Bioinformatics Data Skills

Assignment 7

You will be creating some SLURM scripts that will run on the UofU CHPC Cluster.


1. Read through Chapter 4 at least twice

2. Watch the first 6 videos in the CHPC series in the course website resources

3. Write and submit the following 3 jobs via SLURM scripts:

Each of these three jobs should be self-contained SLURM scripts that you submit to the “kingspeak-shared” cluster


Job 1: Testing this out

  • Resources = 1 core, 1 minute of wall time, 10 Mb of memory

  • Task:

    cat <(ls -l1 ~) 

Job 2: Downloading surface glycoprotein sequences

  • Resources = 1 core, 30 minutes of wall time, 6400 Mb of memory

  • Tasks:

    1. Download and setup the NCBI datasets program we used before
    2. Use datasets to download just the sars-cov-2 genomes deposited since 01/01/2023, extracting the CDS (CoDing Sequences)
    • That command should look like…

      PATH/TO/datasets download virus genome taxon sars-cov2 --include cds --filename sars-cov2.zip --released-after 01/01/2023 --annotated --complete-only
  1. Extract and format the nucleotide sequences for just the “surface glycoprotein” CDS
  2. Calculate the number of sequences you downloaded
  3. Calculate the number of unique nucleotide variants for that gene

Job 3: Clustering those sequences

  • Resources = 12 cores, 4 hours of wall time (to start with, at least…increase if necessary), 28000 Mb of memory

  • Modules = vsearch/040218

  • Tasks:

    1. Run the following program on the cds.fna file of surface glycoproteins (tweak file names/paths if necessary)

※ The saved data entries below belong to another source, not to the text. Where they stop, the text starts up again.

--- config.mk ---
export PLATFORM = sky130hd
export DESIGN_NAME = sysref_distrib
export DESIGN_NICKNAME = d
export VERILOG_FILES = /design/src/rtl/sysref_pkg.sv /design/src/rtl/sref_pin_sync.sv /design/src/rtl/sref_bit_edge.sv /design/src/rtl/sref_count.sv /design/src/rtl/sysref_distrib.sv
export SDC_FILE = /design/constraint.sdc
export NUM_CORES = 1
export LEC_CHECK = 0
export CORE_AREA = 2 2 39 41
export CTS_CLUSTER_DIAMETER = 80
export CTS_CLUSTER_SIZE = 14
export DETAILED_ROUTE_END_ITERATION = 10
export DIE_AREA = 0 0 41 43
export GPL_TIMING_DRIVEN = 0
export PLACE_DENSITY = 0.66
export SLEW_MARGIN = 20
export SYNTH_ARGS = -nofsm -noshare
export SYNTH_HDL_FRONTEND = slang
export SYNTH_SLANG_ARGS = --single-unit
export TNS_END_PERCENT = 100
--- constraint.sdc ---
create_clock -name clk -period 2.1 [get_ports clk]
set_input_delay 0.42 -clock clk [delete_from_list [all_inputs] [get_ports clk]]
set_output_delay 0.42 -clock clk [all_outputs]
set_load 0.02 [all_outputs]
--- src/rtl/sysref_pkg.sv ---
package sysref_pkg;
  localparam int CFG_W = 3;

  typedef struct packed {
    logic mask_nco;
    logic mask_div;
    logic assert_bit;
  } sref_cfg_t;
endpackage

--- src/rtl/sref_pin_sync.sv ---
module sref_pin_sync #(
  parameter int STAGES = 2
) (
  input  logic clk,
  input  logic rst,
  input  logic pin_i,
  output logic rise_o
);
  logic [STAGES-1:0] sync_q;
  logic              last_q;

  genvar g;
  generate
    for (g = 0; g < STAGES; g++) begin : g_stage
      if (g == 0) begin : g_first
        always_ff @(posedge clk) begin
          if (rst) sync_q[0] <= 1'b0;
          else     sync_q[0] <= pin_i;
        end
      end else begin : g_next
        always_ff @(posedge clk) begin
          if (rst) sync_q[g] <= 1'b0;
          else     sync_q[g] <= sync_q[g-1];
        end
      end
    end
  endgenerate

  always_ff @(posedge clk) begin
    if (rst) last_q <= 1'b0;
    else     last_q <= sync_q[STAGES-1];
  end

  assign rise_o = sync_q[STAGES-1] & ~last_q;

  a_r2_single_rise: assert property (@(posedge clk) disable iff (rst)
    rise_o |=> !rise_o);
endmodule

--- src/rtl/sref_bit_edge.sv ---
module sref_bit_edge (
  input  logic clk,
  input  logic rst,
  input  logic level_i,
  output logic rise_o
);
  logic dly_q;

  always_ff @(posedge clk) begin
    if (rst) dly_q <= 1'b0;
    else     dly_q <= level_i;
  end

  assign rise_o = level_i & ~dly_q;

  a_r3_bit_rise_once: assert property (@(posedge clk) disable iff (rst)
    rise_o |=> !rise_o);
endmodule

--- src/rtl/sref_count.sv ---
module sref_count #(
  parameter int SKIP  = 2,
  localparam int CNT_MAX = SKIP + 1,
  localparam int CNT_W   = $clog2(CNT_MAX + 1)
) (
  input  logic             clk,
  input  logic             rst,
  input  logic             clr_i,
  input  logic             hit_i,
  output logic             pass_o,
  output logic [CNT_W-1:0] cnt_o
);
  logic [CNT_W-1:0] cnt_q;
  logic [CNT_W-1:0] base;
  logic [CNT_W-1:0] cnt_d;

  always_comb begin
    base   = clr_i ? '0 : cnt_q;
    pass_o = hit_i && (base >= CNT_W'(SKIP));
    cnt_d  = base;
    if (hit_i && (base != CNT_W'(CNT_MAX))) cnt_d = base + 1'b1;
  end

  always_ff @(posedge clk) begin
    if (rst) cnt_q <= '0;
    else     cnt_q <= cnt_d;
  end

  assign cnt_o = cnt_q;

  a_r8_saturate: assert property (@(posedge clk) disable iff (rst)
    (cnt_q == CNT_W'(CNT_MAX)) && !clr_i |=> cnt_q == CNT_W'(CNT_MAX));
  a_r9_clear: assert property (@(posedge clk) disable iff (rst)
    clr_i |=> cnt_q <= CNT_W'(1));
  a_r8_step: assert property (@(posedge clk) disable iff (rst)
    !clr_i |=> (cnt_q == $past(cnt_q)) || (cnt_q == $past(cnt_q) + 1'b1));
endmodule

--- src/rtl/sysref_distrib.sv ---
module sysref_distrib #(
  parameter int SYNC_STAGES = 2,
  parameter int NCO_SKIP    = 2,
  localparam int CNT_W      = $clog2(NCO_SKIP + 2)
) (
  input  logic                        clk,
  input  logic                        rst,
  input  logic                        sysref_pin,
  input  logic                        cfg_wr,
  input  logic [sysref_pkg::CFG_W-1:0] cfg_wdata,
  input  logic                        cnt_clr,
  output logic                        div_rst_o,
  output logic                        nco_rst_o,
  output logic                        lmfc_rst_o,
  output logic [CNT_W-1:0]            asrt_count
);
  import sysref_pkg::*;

  sref_cfg_t  cfg_q;
  logic       pin_rise;
  logic       bit_rise;
  logic       hit;
  logic       pass;
  logic [CNT_W-1:0] cnt;

  always_ff @(posedge clk) begin
    if (rst)         cfg_q <= '0;
    else if (cfg_wr) cfg_q <= sref_cfg_t'(cfg_wdata);
  end

  sref_pin_sync #(.STAGES(SYNC_STAGES)) u_pin (
    .clk(clk), .rst(rst), .pin_i(sysref_pin), .rise_o(pin_rise)
  );

  sref_bit_edge u_bit (
    .clk(clk), .rst(rst), .level_i(cfg_q.assert_bit), .rise_o(bit_rise)
  );

  assign hit = pin_rise | bit_rise;

  sref_count #(.SKIP(NCO_SKIP)) u_cnt (
    .clk(clk), .rst(rst), .clr_i(cnt_clr), .hit_i(hit),
    .pass_o(pass), .cnt_o(cnt)
  );

  always_ff @(posedge clk) begin
    if (rst) begin
      div_rst_o  <= 1'b0;
      nco_rst_o  <= 1'b0;
      lmfc_rst_o <= 1'b0;
    end else begin
      div_rst_o  <= hit  & ~cfg_q.mask_div;
      nco_rst_o  <= pass & ~cfg_q.mask_nco;
      lmfc_rst_o <= pass & ~cfg_q.mask_nco;
    end
  end

  assign asrt_count = cnt;

  a_r11_div_width: assert property (@(posedge clk) disable iff (rst)
    div_rst_o |=> !div_rst_o);
  a_r11_nco_width: assert property (@(posedge clk) disable iff (rst)
    nco_rst_o |=> !nco_rst_o);
  a_r4_div_mask: assert property (@(posedge clk) disable iff (rst)
    div_rst_o |-> !$past(cfg_q.mask_div));
  a_r7_nco_mask: assert property (@(posedge clk) disable iff (rst)
    (nco_rst_o || lmfc_rst_o) |-> !$past(cfg_q.mask_nco));
  a_r5_nco_gate: assert property (@(posedge clk) disable iff (rst)
    nco_rst_o |-> ($past(cnt) >= CNT_W'(NCO_SKIP)) && !$past(cnt_clr));
  a_r6_pair: assert property (@(posedge clk) disable iff (rst)
    nco_rst_o == lmfc_rst_o);
endmodule

==> results.ini <==
[run_status]
status=completed

[cells_and_area]
design_area_um2=617
seq_area_um2=220
antennaDiodeCount=0
drive_gt1_share_pct=20.4
multiInputGateArea_um2=215
syn2layout_area_growth_pct=36.9
nets=64
fillers=141

[floorplanning]
dieArea_um2=1760
die_w_um=41
io_pins=13
initial_utilization_pct=32.5
num_rows=14
coreArea_um2=1380
die_h_um=43

[cts]
cts_buffers=3
cts_buffer_depth=2
clkLatencyLatePin_ns=0.27
postCtsHoldBufs=0
cts_resized=0
cts_setup_buffers=0
htree_levels=1
root_buffer=clkbuf_4
tritoncts=yes
path_clk_slew_ns=0.07
cts.sinks=11

[job]
cap_violations=0

[global_routing]
grt_antenna_before_repair=0
grt_max_degree=11
grt-ovfl-total=0
grt_pass1_wl_um=1170
grt_pass1_vias=285
globalRouteTotalUtil_pct=11.1

[yosys]
yosys_warnings=0
syn_area_um2=450
ys_seq_area_share_pct=48.9
async_flop_share_pct=0
synth_top_area_share_pct=48.9
ys.flop_type=dfxtp_1
synthCells=38
synth_edf_count=0
ys_types=14
synth_area_leaders=dfxtp_1 49%, mux2i_1 8.9%, nor2b_1 8.3%, nor4b_4 5.3%, nand2b_1 4.2%
synth_most_common_cell=dfxtp_1
syn_area_per_cell_um2=11.9
synth_top_area_cell=dfxtp_1
synth_commonest_cells=11 x dfxtp_1, 6 x nor2b_1, 4 x mux2i_1, 4 x nor2_1, 3 x nand2b_1
synth_fp_nets=47
synth_seq_cells=11

[route]
vias_per_cell=4.34
first_pass_iters=3
ant_nets=0
vias=304
route.detailed.drc=0
routedWlPerCell_um=9.27
detail_route.iter0.violations=2
drt_wl_total_um=649

[sta]
hold_viol_final=0
worst_pin_slew_ns=0.241
setup_viol=0
maxSlewViolCount=0
max_freq_mhz=589
fin_crit_ns=1.70
setup_slack_ns=0.403
rsz0062_at_grt=no
skew_ns=0.000364
relSlewSlack_pct=83.9
post-route-period-util_pct=80.8
totalNegativeSetupSlack_ns=0

[critical_path]
r2r_setup_slack_ns=0.84
endpoint_kind=primary output
path_class=reg -> out
crit_required_ns=1.68
cp_max_fo=2
cp_cell_sequence=buf_4 -> clkdlybuf4s50_1
r2r_cells=4
arrival_ns=1.28
cp_slowest_stage_delay_ns=0.58
r2r_start=u_cnt.cnt_o[1]
worst_setup_path_start_kind=flip-flop
worst_path_max_delay_cell=clkdlybuf4s50_1
r2r-end=u_cnt.cnt_o[0]

[power]
power_frac_comb_pct=13.1
power-per-cell-area_nw_per_um2=687
seqPwrFrac_pct=52.5
ir_drop_mv=0.329
swShare_pct=23.1
power.internal_w=0.000326
switching_power_w=0.0000981
p_leak_nw=0.242
p_clk_share_pct=34.5

[placed_design]
numPortBuffers=12
pre_cts_slack_ns=0.315
gp_congestion=0.575
place_area_um2=591

[worst_hold_path]
whs_path_depth=1
hp-start=cfg_q[1]
hp-class=reg -> reg
min_to=div_rst_o

==> power by group through the flow <==
| stage | Sequential (W) | Combinational [W] | Clock, W |
|---|---|---|---|
| after detailed placement | 0.000227 | 0.0000558 | 0 |
| after floorplan | 0.000230 | 0.0000289 | 0 |
| after global routing | 0.000224 | 0.0000601 | 0.000163 |
| final | 0.000222 | 0.0000555 | 0.000146 |
| after global placement | 0.000227 | 0.0000553 | 0 |
| after CTS | 0.000223 | 0.0000561 | 0.000154 |
==> registers in the layout (all words and copies together) (netlist names) <==
name,count
div_rst_o,1
u_cnt.cnt_o,2
u_pin.sync_q,2
u_pin.last_q,1
cfg_q,3
lmfc_rst_o,1
u_bit.dly_q,1
==> cells by family after synthesis <==
logic type,Yosys count,share of synthesized area (%)
and+or+nand+nor,18,29.2
muxes,5,12.2
AOI/OAI and AO/OA,1,3.61
DFF,11,48.9
buffers and inverters,2,3.33
adders and majority gates,1,2.78
==> layout by cell type (no fill, tap or decap) <==
master and instances:
clkdlybuf4s50_1 12, dfxtp_1 11, nor2b_1 6, mux2i_1 4, nor2_1 4, nand2b_1 3, clkbuf_4 3, buf_4 2
nand2b_4 1, a21oi_4 1, mux2_4 1, nor2b_2 1, and2_4 1, nor3_1 1, nor4b_4 1, ha_1 1
clkbuf_1 1
==> worst max-delay path, delay by kind of cell (launching register included) <==
family | cells | cell delay (ns)
buf+inv | 2 | 0.68
flops | 1 | 0.33
==> cell type report <==
type	instances	share of cell area (%)
plain buffers	2	2.43
clock buffers	4	4.26
multi-input cells	25	34.9
flip-flops and latches	11	35.7
well taps	16	3.25
repair buffers	12	19.5
==> metal layers <==
layer | part of all wire [%] | up-vias | global-route usage (%)
met2 | 45 | 11 | 14.4
met1 | 43 | 135 | 12.1
li1 | - | 154 | -
met3 | 6.5 | 4 | 3.14
met4 | 5.4 | 0 | 14.0
met5 | 0 | - | 0
==> worst max-delay path by stage <==
stage,to,start,slack (ns)
floorplan,u_cnt.cnt_o[0],u_cnt.cnt_o[1],0.80
global placement,u_cnt.cnt_o[0],cnt_clr,0.31
detailed placement,u_cnt.cnt_o[0],cnt_clr,0.31
CTS,nco_rst_o,lmfc_rst_o,0.39
global route,nco_rst_o,lmfc_rst_o,0.34
finish,nco_rst_o,lmfc_rst_o,0.40
==> metrics by stage <==
step	utilization (%)	total power [W]	hold WS, ns	std cells
floorplan	-	0.000259	0.398	38
global placement	42.7	0.000283	0.417	66
detailed placement	42.7	0.000283	0.417	66
CTS	44.6	0.000433	0.428	70
global route	44.6	0.000447	0.463	70
finish	44.6	0.000424	0.428	70
(Power assumes the default switching activity.)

           vsearch --cluster_fast surface_glycoproteins.fasta -id 0.97 --centroids centroids.fasta --consout consensus.fasta --msaout msa.fasta --profile cluster_profiles.txt
      
           cat centroids.fasta | grep "^>" > centroid_ids.txt
      
           grep -Fwf centroid_ids.txt cds.fna

This vsearch program is clustering the nucleotide sequences based on similarity. In other words, it’s finding groups of nucleotide variants that are at least 97% similar to each other, and then profiling the makeup of these clusters at each nucleotide position. This is useful for several applications… Firstly, if you have 9999 identical sequences and 1 that has a single nucleotide change, that could be real, or it could be a sequencing error. Secondly, it’s performing an alignment step that can be useful for downstream processes. Thirdly, these clusters represent sequence similarity and we can get a quick feel for diversity in this locus, including where the clusters are geographically.

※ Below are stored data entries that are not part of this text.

$ cat src/rtl/audio_tx_flags.sv
module audio_tx_flags
  import audio_tx_pkg::*;
#(
  parameter int unsigned FW      = 4,
  parameter int unsigned LO_MARK = 2,
  parameter int unsigned HI_MARK = 7
) (
  input  logic          clk_i,
  input  logic          rst_ni,
  input  flags_t        set_i,
  input  flags_t        clr_i,
  input  flags_t        irq_en_i,
  input  logic          dma_mode_i,
  input  logic [FW-1:0] fill_i,
  output flags_t        status_o,
  output logic          irq_o,
  output logic          dma_req_no
);
  flags_t flags_q;
  logic   req_q;

  assign status_o   = flags_q;
  assign irq_o      = !dma_mode_i && |(flags_q & irq_en_i);
  assign dma_req_no = !req_q;

  always_ff @(posedge clk_i or negedge rst_ni) begin
    if (!rst_ni) begin
      flags_q <= '0;
      req_q   <= 1'b0;
    end else begin
      flags_q <= (flags_q & ~clr_i) | set_i;  // set wins over clear
      if (!dma_mode_i)                   req_q <= 1'b0;
      else if (fill_i <= FW'(LO_MARK))   req_q <= 1'b1;
      else if (fill_i >= FW'(HI_MARK))   req_q <= 1'b0;
    end
  end
endmodule

$ cat src/rtl/audio_tx_ctrl.sv
module audio_tx_ctrl
  import audio_tx_pkg::*;
#(
  parameter int unsigned W       = 32,
  parameter int unsigned DEPTH   = 8,
  parameter int unsigned LO_MARK = 2,
  parameter int unsigned HI_MARK = 7,
  localparam int unsigned FILL_W = $clog2(DEPTH + 1)
) (
  input  logic              clk_i,
  input  logic              rst_ni,
  input  logic              dma_mode_i,
  input  logic [FLAG_W-1:0] irq_en_i,
  input  logic              wr_en_i,
  input  logic [W-1:0]      wr_data_i,
  input  logic              frame_start_i,
  input  logic              bit_tick_i,
  input  logic [FLAG_W-1:0] status_clr_i,
  output logic              sdo_o,
  output logic [FLAG_W-1:0] status_o,
  output logic              irq_o,
  output logic              dma_req_no
);
  logic [W-1:0]      fifo_data;
  logic [FILL_W-1:0] fill;
  logic              pop, drop, half_drained, underrun, buf_valid;
  flags_t            set_vec;

  audio_tx_fifo #(.W(W), .DEPTH(DEPTH)) u_fifo (
    .clk_i, .rst_ni,
    .push_i        (wr_en_i),
    .data_i        (wr_data_i),
    .pop_i         (pop),
    .data_o        (fifo_data),
    .fill_o        (fill),
    .drop_o        (drop),
    .half_drained_o(half_drained)
  );

  audio_tx_serializer #(.W(W)) u_ser (
    .clk_i, .rst_ni,
    .fifo_avail_i (fill != '0),
    .fifo_data_i  (fifo_data),
    .frame_start_i,
    .bit_tick_i,
    .pop_o        (pop),
    .buf_valid_o  (buf_valid),
    .underrun_o   (underrun),
    .sdo_o
  );

  always_comb begin
    set_vec           = '0;
    set_vec[FLG_HALF] = half_drained;
    set_vec[FLG_UNDR] = underrun;
    set_vec[FLG_OVRN] = drop;
  end

  audio_tx_flags #(.FW(FILL_W), .LO_MARK(LO_MARK), .HI_MARK(HI_MARK)) u_flags (
    .clk_i, .rst_ni,
    .set_i     (set_vec),
    .clr_i     (status_clr_i),
    .irq_en_i,
    .dma_mode_i,
    .fill_i    (fill),
    .status_o,
    .irq_o,
    .dma_req_no
  );
endmodule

The second 2 lines of that script will return the full sequence names for the representative sequences of each identified cluster. Those full names have location information embedded in them!


Each of these 3 jobs will produce an outfile containing STDOUT.


What to turn in:

  • Your 3 SLURM scripts, concatenated into a single plantext file.
  • Your 3 outfiles, concatenated into a single plantext file.

Upload those plain-text files to Canvas. You’ll be graded on completeness, documentation, and readability.